Session 1 - 15th-16th June 2021
Session name = '100m Intervals'
3x 8x 100m on/30s off (4min between sets)
Drag Factor: 100-120
Training Watts:
Rebecca B: 215w
Kristina D: 220w
Greg E: 425w
David F: 407w
Simon H: 472w
Ted H: 241w
Martin O: 414w
Sasa M: 251w
This session can be done on the team Zoom as a group workout at Tuesday 6:30am PST.
Rest periods are 'passive' so sit tight and grab a quick drink.
Monitor Setup and Notes
Intervals - Distance 100m and set the rest period to 30s--you are welcome to either set the monitor to variable intervals or set up the "8 x 100m / 80 seconds off" three times separately with a timed break in between.
Session 2- 17th-18th June 2021
Session Name = '4.5 min ZigZags'
5x 4.5min on(ZigZag), 2min rest
Drag Factor: 100-120
Training Watts:
Rebecca B: 165w / 125w
Kristina D: 170w / 130w
Greg E: 325w / 245w
David F: 313w / 235w
Simon H: 363w / 273w
Ted H: 186w / 139w
Martin O: 318w / 239w
Sasa M: 193w / 145w
Rest periods are 'active or passive' so row light at around 50-100 watts, and grab a quick drink.
Monitor Setup and Notes
Intervals - Time 4:30 and set rest period for 2:00. The zig-zag workout is structured as such: 30s on @ the first wattage, 60s on @ the second wattage x3. For example, Rebecca would row at 165w for the first 30s, drop it down to 125w for 1 minute, then repeat that cycle 3 times for a total working time of 4:30 before taking a break.

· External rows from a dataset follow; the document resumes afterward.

Context: an optimization exercise on an open-source flow, tuned for small area. The choices shown serve that exercise and are no tape-out recipe.
The RTL was checked by simulation tests, not by an equivalence proof against the original design.
The flow treats the clock pin as an ideal source, which a real chip does not have.
No activity file was given, so power comes from the tool's default toggle rates.

run 1:
==> flow/design.v (excerpt) <==
module process(Rout,Gout,Bout,OKout,Rin,Gin,Bin,operation,value,clka,reset,OKin);
Size: ~190 cells after synthesis, ~63 I/O pins, roughly 2100 µm² of cells after synthesis.
Settings: LEC_CHECK=0, CAP_MARGIN=20, CORE_MARGIN=2, CORE_UTILIZATION=72, SLEW_MARGIN=20, SYNTH_HIERARCHICAL=1; clock period 10.0 ns.
standard.sh (not shown) runs the stock make flow with config.mk's settings and CLKGATE_MAP_FILE= SYNTH_SCRIPT=/design/flow/synth_recipe.tcl, a recipe that flattens the netlist after the stock synthesis.
==> flow/flow/run.sh <==
#!/bin/bash
# Own layout flow: the standard flow (standard.sh) with these changes:
#  * synthesis is synth_recipe.tcl unchanged except that ABC maps each module for
#    area with area.abc (no buffering/upsizing) instead of ORFS's speed script;
#  * the port buffers are buf_1 instead of the buffer_ports default;
#  * CTS runs without a dummy load, and post_cts.tcl makes its root buffer clkbuf_1;
#  * everything else (floorplan, PDN, taps, CTS, routing) is the standard flow.
set -euo pipefail
WORK=$(pwd)
mkdir -p "$WORK/own"
sed 's#log_cmd abc {\*}$abc_args#log_cmd abc -script $::env(OWN_ABC_SCRIPT) {*}[lrange $abc_args 2 end]#' \
  "$FLOW_HOME/scripts/synth.tcl" > "$WORK/own/synth_mod.tcl"
grep -q OWN_ABC_SCRIPT "$WORK/own/synth_mod.tcl"
export OWN_SYNTH_MOD="$WORK/own/synth_mod.tcl"
export OWN_ABC_SCRIPT="$WORK/flow/area.abc"
export OWN_CLKROOT=sky130_fd_sc_hd__clkbuf_1
bash standard.sh \
  "SYNTH_SCRIPT=$WORK/flow/own_synth.tcl" \
  "BUFFER_PORTS_ARGS=-buffer_cell sky130_fd_sc_hd__buf_1" \
  "CTS_ARGS=-sink_clustering_enable -repair_clock_nets -dont_use_dummy_load -buf_list sky130_fd_sc_hd__clkbuf_8" \
  "POST_CTS_TCL=$WORK/flow/post_cts.tcl" \
  finish > "$WORK/standard_flow.log" 2>&1
==> flow/flow/area.abc <==
strash
&get -n
&dch -f
&nf -R 1000
&put
==> flow/flow/own_synth.tcl <==
# The standard synthesis (synth_recipe.tcl) with one change: ORFS's synth.tcl is used as
# synth_mod.tcl, a copy whose ABC call maps for area with flow/area.abc (written by run.sh).
proc synth {args} { yosys synth -nofsm -noshare {*}$args }
source $::env(OWN_SYNTH_MOD)
# left out here: clear keep_hierarchy, flatten, clean up, hide names made inside functions, write 1_2_yosys.v
==> flow/flow/post_cts.tcl <==
# POST_CTS hook: CTS makes a root clock buffer that drives only the leaf clock buffers,
# which then drive the flip-flops. The root needs little drive, so it becomes the
# smallest clock buffer; placement is legalised again afterwards.
set root [get_cells -quiet clkbuf_0_clka]
if { [llength $root] == 1 } {
  replace_cell $root $::env(OWN_CLKROOT)
  detailed_placement
  estimate_parasitics -placement
  puts "post_cts: root clock buffer is now $::env(OWN_CLKROOT)"
}
What run 2 does differently from run 1 at the input level:
- CORE_UTILIZATION: 72 -> 55
--- a/flow/flow/run.sh
+++ b/flow/flow/run.sh
@@ -20 +20 @@
-  "CTS_ARGS=-sink_clustering_enable -repair_clock_nets -dont_use_dummy_load -buf_list sky130_fd_sc_hd__clkbuf_8" \
+  "CTS_ARGS=-sink_clustering_enable -repair_clock_nets -dont_use_dummy_load" \
--- a/flow/flow/area.abc
+++ b/flow/flow/area.abc
@@ -1,0 +2,3 @@
+&get -n
+&deepsyn -T 10
+&put
## What came out
- Synthesized-area fraction occupied by ao, oa, aoi and oai cells essentially unchanged between run 2 and run 1.
- Sort run 2 and run 1 by die area, descending, and run 2 comes first.
- Comparing run 2 and run 1, the lower hold slack is on run 2.
- Run 1 → run 2: clock share of power essentially unchanged, number of vias in the routed layout now sits lower.
- The area growth from synthesis to final layout number comes out lower for run 1 vs run 2.
What run 3 does differently from run 2 at the input level:
==> flow/flow/area.abc <==
strash
&get -n
&dch -f
&nf -R 1000
&put
[summary]
Share of the core filled with cells in the final layout: run 3 vs run 2, no meaningful difference. Time the final worst path needs with I/O delays and setup in run 3 is 310 ps below run 2. On post-layout worst setup margin, the higher figure sits with run 3, not run 2. Looking at end of the critical path, the Bout[3]$_DFF_P_ result is from run 2; the Bout[7]$_DFF_P_ one comes from run 3. Between run 2 and run 3, the flow reports weighted congestion at the end of routability-driven global placement decreasing by a few percent. Cell area after layout of run 2 is on par with run 3. Max freq run 2 -> run 3: improved. Compared to run 2, run 3 has delay of the slowest critical-path stage 30 ps lower. [compare] base=run 2 new=run 3: wire length moved down; logic gate share of total power decreased 1.2 points; total leakage power went down.
--- input diff run 3..run 4 ---
- a change of CORE_UTILIZATION from 55 to 65
--- a/flow/flow/run.sh
+++ b/flow/flow/run.sh
@@ -20 +20 @@
-  "CTS_ARGS=-sink_clustering_enable -repair_clock_nets -dont_use_dummy_load" \
+  "CTS_ARGS=-sink_clustering_enable -repair_clock_nets -dont_use_dummy_load -buf_list sky130_fd_sc_hd__clkbuf_8" \
[summary]
In run 4 the share of cell area taken by flip-flops and latches turned out 0.17 points higher than in run 3.
From run 3 to run 4 the numbers moved as follows: least setup slack across all paths after layout shows a reduction of 180 ps, worst hold slack across all endpoints shows an increase of 13 ps, via count shows an increase of about 2.3%, post-synthesis cell area shows no meaningful change.
Run comparison: run 3 capture point of the critical path Bout[7]$_DFF_P_; run 4 capture point of the critical path Bout[5]$_DFF_P_


Another version of the RTL of process (not shown whole).
Size in the first run: ~190 cells after synthesis, about 25 flip-flops, about 63 I/O pins.
export LEC_CHECK = 0
export CAP_MARGIN = 20
export CORE_MARGIN = 2
export CORE_UTILIZATION = 65
export GPL_TIMING_DRIVEN = 0
export SLEW_MARGIN = 20
export SYNTH_HIERARCHICAL = 1
create_clock -name core_clock -period 10.0 [get_ports {clka}]
==> flow/flow/run.sh <==
#!/bin/bash
# Own layout flow: the standard flow (standard.sh) with these changes:
#  * synthesis is synth_recipe.tcl unchanged except that ABC maps each module for
#    area with area.abc (no buffering/upsizing) instead of ORFS's speed script;
#  * the port buffers are buf_1 instead of the buffer_ports default;
#  * CTS uses clkbuf_8 buffers without a dummy load, and post_cts.tcl makes its root
#    buffer clkbuf_1;
#  * everything else (floorplan, PDN, taps, CTS, routing) is the standard flow.
set -euo pipefail
WORK=$(pwd)
mkdir -p "$WORK/own"
sed 's#log_cmd abc {\*}$abc_args#log_cmd abc -script $::env(OWN_ABC_SCRIPT) {*}[lrange $abc_args 2 end]#' \
  "$FLOW_HOME/scripts/synth.tcl" > "$WORK/own/synth_mod.tcl"
grep -q OWN_ABC_SCRIPT "$WORK/own/synth_mod.tcl"
export OWN_SYNTH_MOD="$WORK/own/synth_mod.tcl"
export OWN_ABC_SCRIPT="$WORK/flow/area.abc"
export OWN_CLKROOT=sky130_fd_sc_hd__clkbuf_1
bash standard.sh \
  "SYNTH_SCRIPT=$WORK/flow/own_synth.tcl" \
  "BUFFER_PORTS_ARGS=-buffer_cell sky130_fd_sc_hd__buf_1" \
  "CTS_ARGS=-sink_clustering_enable -repair_clock_nets -dont_use_dummy_load -buf_list sky130_fd_sc_hd__clkbuf_8" \
  "POST_CTS_TCL=$WORK/flow/post_cts.tcl" \
  finish > "$WORK/standard_flow.log" 2>&1
==> flow/flow/area.abc <==
strash
&get -n
&dch -f
&nf -R 1000
&put
Scripts as last shown in full above: flow/flow/own_synth.tcl, flow/flow/post_cts.tcl
The baseline finished clean.
Then changed:
- GPL_TIMING_DRIVEN: 0 -> not set
Via count is higher by 2.3%.
Count of clock-buffer cells in the layout does not change.
Worst hold slack degrades by 0.028 ns.
Wire length went up by 9.7%.
Worst setup slack gets better by 0.0092 ns.
Global-route usage goes up by 1.8 points.
Maximum frequency stays flat.
Clock power went up by about 2%.
Then changed:
- CAP_MARGIN: 20 -> 0
- GPL_TIMING_DRIVEN: not set -> 0
- SLEW_MARGIN: 20 -> 0
Outcome: The changed run ran to the end with no violations; synthesized area stays the same; first-iteration DRC count is unchanged; count of clock-buffer cells in the layout is unchanged; worst setup slack got worse by 0.029 ns; final cell count came out lower slightly; routed wire length went down by roughly a tenth.


process, a different RTL version from the one above (not shown whole).
Size: about 25 flip-flops, ~2100 sq um of cells after synthesis.
==> flow/config.mk <==
export PLATFORM = sky130hd
export DESIGN_NAME = process
export DESIGN_NICKNAME = process
export VERILOG_FILES = /design/flow/design.v
export SDC_FILE = /design/flow/constraint.sdc
export NUM_CORES = 4
export LEC_CHECK = 0
export CAP_MARGIN = 20
export CORE_MARGIN = 2
export CORE_UTILIZATION = 65
export SLEW_MARGIN = 20
export SYNTH_HIERARCHICAL = 1
==> flow/constraint.sdc <==
create_clock -name core_clock -period 10.0 [get_ports {clka}]
set_input_delay 2.0000 -clock core_clock [delete_from_list [all_inputs] [get_ports {clka}]]
set_output_delay 2.0000 -clock core_clock [all_outputs]
set_load 0.01 [all_outputs]
==> flow/flow/run.sh <==
#!/bin/bash
# Own layout flow: the standard flow (standard.sh) with these changes:
#  * synthesis is synth_recipe.tcl unchanged except that ABC maps each module for
#    area with area.abc (no buffering/upsizing) instead of ORFS's speed script;
#  * the port buffers are buf_1 instead of the buffer_ports default;
#  * CTS runs without a dummy load, and post_cts.tcl makes its root buffer clkbuf_1;
#  * everything else (floorplan, PDN, taps, CTS, routing) is the standard flow.
set -euo pipefail
WORK=$(pwd)
mkdir -p "$WORK/own"
sed 's#log_cmd abc {\*}$abc_args#log_cmd abc -script $::env(OWN_ABC_SCRIPT) {*}[lrange $abc_args 2 end]#' \
  "$FLOW_HOME/scripts/synth.tcl" > "$WORK/own/synth_mod.tcl"
grep -q OWN_ABC_SCRIPT "$WORK/own/synth_mod.tcl"
export OWN_SYNTH_MOD="$WORK/own/synth_mod.tcl"
export OWN_ABC_SCRIPT="$WORK/flow/area.abc"
export OWN_CLKROOT=sky130_fd_sc_hd__clkbuf_1
bash standard.sh \
  "SYNTH_SCRIPT=$WORK/flow/own_synth.tcl" \
  "BUFFER_PORTS_ARGS=-buffer_cell sky130_fd_sc_hd__buf_1" \
  "CTS_ARGS=-sink_clustering_enable -repair_clock_nets -dont_use_dummy_load -buf_list sky130_fd_sc_hd__clkbuf_8" \
  "POST_CTS_TCL=$WORK/flow/post_cts.tcl" \
  finish > "$WORK/standard_flow.log" 2>&1
Scripts as last shown in full above: flow/flow/area.abc, flow/flow/own_synth.tcl, flow/flow/post_cts.tcl
==> next run, changes <==
==> flow/flow/run.sh (replaced) <==
#!/bin/bash
# Own layout flow: the standard flow (standard.sh) with three changes:
#  * synthesis is synth_recipe.tcl unchanged except that ABC maps each module for
#    area with area.abc (no buffering/upsizing) instead of ORFS's speed script;
#  * the port buffers are buf_1 instead of the buffer_ports default;
#  * CTS runs without a dummy load;
#  * everything else (floorplan, PDN, taps, CTS, routing) is the standard flow.
set -euo pipefail
WORK=$(pwd)
mkdir -p "$WORK/own"
sed 's#log_cmd abc {\*}$abc_args#log_cmd abc -script $::env(OWN_ABC_SCRIPT) {*}[lrange $abc_args 2 end]#' \
  "$FLOW_HOME/scripts/synth.tcl" > "$WORK/own/synth_mod.tcl"
grep -q OWN_ABC_SCRIPT "$WORK/own/synth_mod.tcl"
export OWN_SYNTH_MOD="$WORK/own/synth_mod.tcl"
export OWN_ABC_SCRIPT="$WORK/flow/area.abc"
bash standard.sh \
  "SYNTH_SCRIPT=$WORK/flow/own_synth.tcl" \
  "BUFFER_PORTS_ARGS=-buffer_cell sky130_fd_sc_hd__buf_1" \
  "CTS_ARGS=-sink_clustering_enable -repair_clock_nets -dont_use_dummy_load" \
  finish > "$WORK/standard_flow.log" 2>&1
- CORE_UTILIZATION: 65 -> 55
removed: flow/flow/post_cts.tcl
Effect:
- clock power climbs by about 17%
- cell count climbs by about 1.3%
- non-clock buffer count stays the same
- critical path depth is unchanged
- power climbs by about 2.5%
- first-iteration DRC count drops by about 27%
- sequential share of layout area drops by 0.12 points
- count of clock-buffer cells in the layout is unchanged
- area after synthesis is unchanged
- global-route usage drops by 3.2 points

-- static timing again, ports no longer ideal --
How much do the figures lean on ideal ports? The routed layouts below were timed once more, with nothing changed but the port constraints. Step 1 (the two cells are an assumption about what drives the block):
set clk [get_ports {clka}]
set_driving_cell -lib_cell sky130_fd_sc_hd__clkbuf_16 $clk
set_driving_cell -lib_cell sky130_fd_sc_hd__buf_2 [delete_from_list [all_inputs] $clk]
Step 2 times the ports against the registers' clock, not the clock port: input delays grow and output delays shrink by t, the midpoint of the rising clock arrivals with the driver on. Three values: no drivers, after step 1, after step 2; two values: the first two.
run	t, ns	setup slack, ns	hold WS [ns]	worst register clock-pin slew, ns
run 1	0.354	0.442 / 0.440 / 0.085	2.017 / 2.021 / 2.375	0.09 / 0.09
run 2	0.355	0.530 / 0.533 / 0.178	1.919 / 1.917 / 2.272	0.09 / 0.09
run 3	0.378	0.842 / 0.845 / 0.467	1.984 / 1.984 / 2.362	0.09 / 0.09
run 4	0.364	0.659 / 0.650 / 0.285	1.997 / 2.000 / 2.364	0.09 / 0.09
the first run of note 2	0.361	0.600 / 0.605 / 0.243	1.997 / 1.993 / 2.355	0.09 / 0.09
the second run of note 2	0.367	0.609 / 0.609 / 0.242	1.969 / 1.971 / 2.339	0.09 / 0.09
the third run of note 2	0.370	0.580 / 0.584 / 0.214	1.982 / 1.978 / 2.349	0.09 / 0.09
the first run of note 3	0.357	0.850 / 0.849 / 0.492	2.009 / 2.007 / 2.364	0.08 / 0.08
the second run of note 3	0.283	0.665 / 0.671 / 0.387	2.093 / 2.087 / 2.371	0.09 / 0.09
After both steps every run listed still meets setup and hold. For run 3, which loses most, drivers alone change the setup slack by +0.003 ns; drivers and shift together by -0.375 ns.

Session 3 - 19th-20th June
Session name = '20s intervals'
5x 5x 20s on/20s off (3min between sets)
Drag Factor: 100-120
Training Watts:
Rebecca B: 190w -5/-5/-5/-5
Kristina D: 195w -5/-5/-5/-5
Greg E: 372w -10/-10/-10/-10
David F: 360w -9/-9/-9/-9
Simon H: 418w -10/-10/-10/-10
Ted H: 214w -6/-6/-6/-6
Martin O: 366w -9/-9/-9/-9
Sasa M: 222w -6/-6/-6/-6
Rest periods are 'active'. So row light at around 50-100 watts, and grab a quick drink.
Monitor Setup and Notes
Intervals - Time 20s and set rest period for 20s as well. You are welcome to either set up the monitor to variable intervals or stop every 5 intervals and complete the workout 5 times with a timed break in between. Every run of the workout will go as such: the first 20s will go at the prescribed wattage, and every successive 20s piece will drop 5w until it is time to rest. You will then start the next piece at your prescribed wattage and drop 5w each piece again. For example, Kristina will start at 195, then do her second at 190, etc until she finishes at 175--then, she will start the second iteration at 195 again.